1. Self-advocates object
Tolleson explained that “they spoke with self-advocates”–individuals with Down syndrome–and the self-advocates didn’t think termination should be presented as an equal option following a prenatal test result.
This objection raises the question of “who said what to whom when?” How was this discussion held? Who were the self-advocates and who spoke with them? When did this discussion happen?
But putting aside those questions, as shown below, NDSC has not let the stated objection of self-advocates prevent NDSC from discussing the possibility of abortion.
2. Doctors object
Tolleson said that NDSC “spoke with doctors” who said the issue of termination is one to be discussed between the physician and the patient, not in written materials provided by NDSC. Further, in the presentation at the NDSC convention, Whitten said that the statement that “‘doctors would not hand out materials if termination wasn’t discussed’ was a myth.” However, Whitten noted in the same presentation that doctors had told NDSC/GDSF this very thing.
Whitten presented the results of a market survey of medical professionals and families that GDSF funded. Whitten candidly acknowledged that GDSF’s own survey showed that while medical professionals liked the content of the pamphlet, a significant percentage said they would not hand it out because it didn’t mention termination as an option.
GDSF’s market survey cited to justify the updated pamphlet proves that the statement that “doctors would not hand out materials if termination wasn’t discussed” isn’t a myth. And, this is why Lettercase’s booklet does address that option, because the rest of the information about living a life with Down syndrome, recognized by professionals and the national organizations alike as the information to give parents, would not be given out.
But here’s where the stated objection presents a contradiction:
The NDSC tells expectant parents about termination
Below are screen shots from the NDSC’s website taken on Friday, July 18, 2014.
Here is the page that comes up from the link on the homepage for “New/Expectant Parents” and then the link for Expectant Parents:
Scrolling down this page, NDSC emphasizes that expectant parents have choices, and whatever the choice made after a test result, that choice should be respected:
Now, clicking on the link for “Pre-Natal Screening Tests,” takes the viewer to this page:
NDSC is clear that prenatal testing affords parents the opportunity to terminate their pregnancy. Indeed, NDSC takes the position that if expectant mothers are not considering termination, “there is no reason for a screening test.”
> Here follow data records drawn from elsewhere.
[src/rtl/bitonic_merge_network_p.sv]
// bitonic_merge_network_p: pipelined merge of two ascending P-record tuples into 2P sorted records
module bitonic_merge_network_p
  import bitonic_merge_network_p_pkg::*;
#(
  parameter int DATA_WIDTH = 32,
  parameter int P = 4,
  parameter int SIDE_WIDTH = 2 * DATA_WIDTH
) (
  input logic i_clk,
  input logic i_rst,
  bitonic_merge_network_p_if.slave bus
);
  localparam int S = stages(P);
  localparam int N = 2 * P;
  localparam int DW = DATA_WIDTH;
  logic [N*DW-1:0] q [S];
  logic v [S];
  logic d [S];
  logic sw [S];
  logic [SIDE_WIDTH-1:0] tt [S];
  for (genvar k = 0; k < S; k++) begin : g_st
    localparam int D = P >> k;
    logic [N*DW-1:0] x, y, z;
    logic v_in, d_in, sw_in;
    logic [SIDE_WIDTH-1:0] tt_in;
    if (k == 0) begin : g_src
      // a ascending followed by b reversed forms the bitonic input
      for (genvar i = 0; i < P; i++) begin : g_w
        assign x[rec_base(i, DW) +: DW] = bus.i_elems_a[rec_base(i, DW) +: DW];
        assign x[rec_base(P + i, DW) +: DW] = bus.i_elems_b[rec_base(P - 1 - i, DW) +: DW];
      end
      assign v_in = bus.i_valid;
      assign d_in = bus.i_desc;
      assign sw_in = bus.i_switch_output;
      assign tt_in = bus.i_top_tuple;
    end else begin : g_src
      assign x = q[k-1];
      assign v_in = v[k-1];
      assign d_in = d[k-1];
      assign sw_in = sw[k-1];
      assign tt_in = tt[k-1];
    end
    for (genvar b = 0; b < N / (2 * D); b++) begin : g_blk
      for (genvar o = 0; o < D; o++) begin : g_off
        localparam int L = b * 2 * D + o;
        bitonic_cas #(.DATA_WIDTH(DW)) u_cas (
          .x (x[rec_base(L, DW) +: DW]),
          .y (x[rec_base(L + D, DW) +: DW]),
          .lo(y[rec_base(L, DW) +: DW]),
          .hi(y[rec_base(L + D, DW) +: DW])
        );
      end
    end
    // descending order is a pure record reversal folded into the last register
    for (genvar j = 0; j < N; j++) begin : g_rev
      assign z[rec_base(j, DW) +: DW] = (k == S - 1 && d_in) ? y[rec_base(N - 1 - j, DW) +: DW]
                                                             : y[rec_base(j, DW) +: DW];
    end
    always_ff @(posedge i_clk)
      if (i_rst) begin
        q[k] <= '0;
        v[k] <= 1'b0;
        d[k] <= 1'b0;
        sw[k] <= 1'b0;
        tt[k] <= '0;
      end else if (!bus.i_stall) begin
        q[k] <= z;
        v[k] <= v_in;
        d[k] <= d_in;
        sw[k] <= sw_in;
        tt[k] <= tt_in;
      end
  end
  assign bus.o_valid = v[S-1];
  assign bus.o_elems_lo = q[S-1][P*DW-1:0];
  assign bus.o_elems_hi = q[S-1][N*DW-1:P*DW];
  assign bus.o_switch_output = sw[S-1];
  assign bus.o_top_tuple = tt[S-1];
endmodule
And, in case a baby may have Down syndrome and expectant parents missed that prenatal testing afforded them the chance to abort their pregnancy:
The NDSC website pages for expectant parents express in no uncertain terms that if expectant parents are undergoing prenatal testing, it is so they can terminate their pregnancy.
What’s more, at least from my searching, the NDSC/GDSF pamphlet is not linked on any of NDSC’s website pages.
Reasons that do not justify.
The NDSC partnered with GDSF to create a pamphlet because it says it objected to termination being included. But NDSC does not share the GDSF pamphlet on its website and its website plainly advises parents that the “one reason” for prenatal testing is “so you may terminate your pregnancy if Down syndrome is confirmed.”
When the pamphlet launched in 2012, many questioned why it had been created. At the 2014 NDSC convention, four reasons were given, but all have been shown to lack a basis. Which leaves the question unanswered: why was the NDSC/GDSF pamphlet created?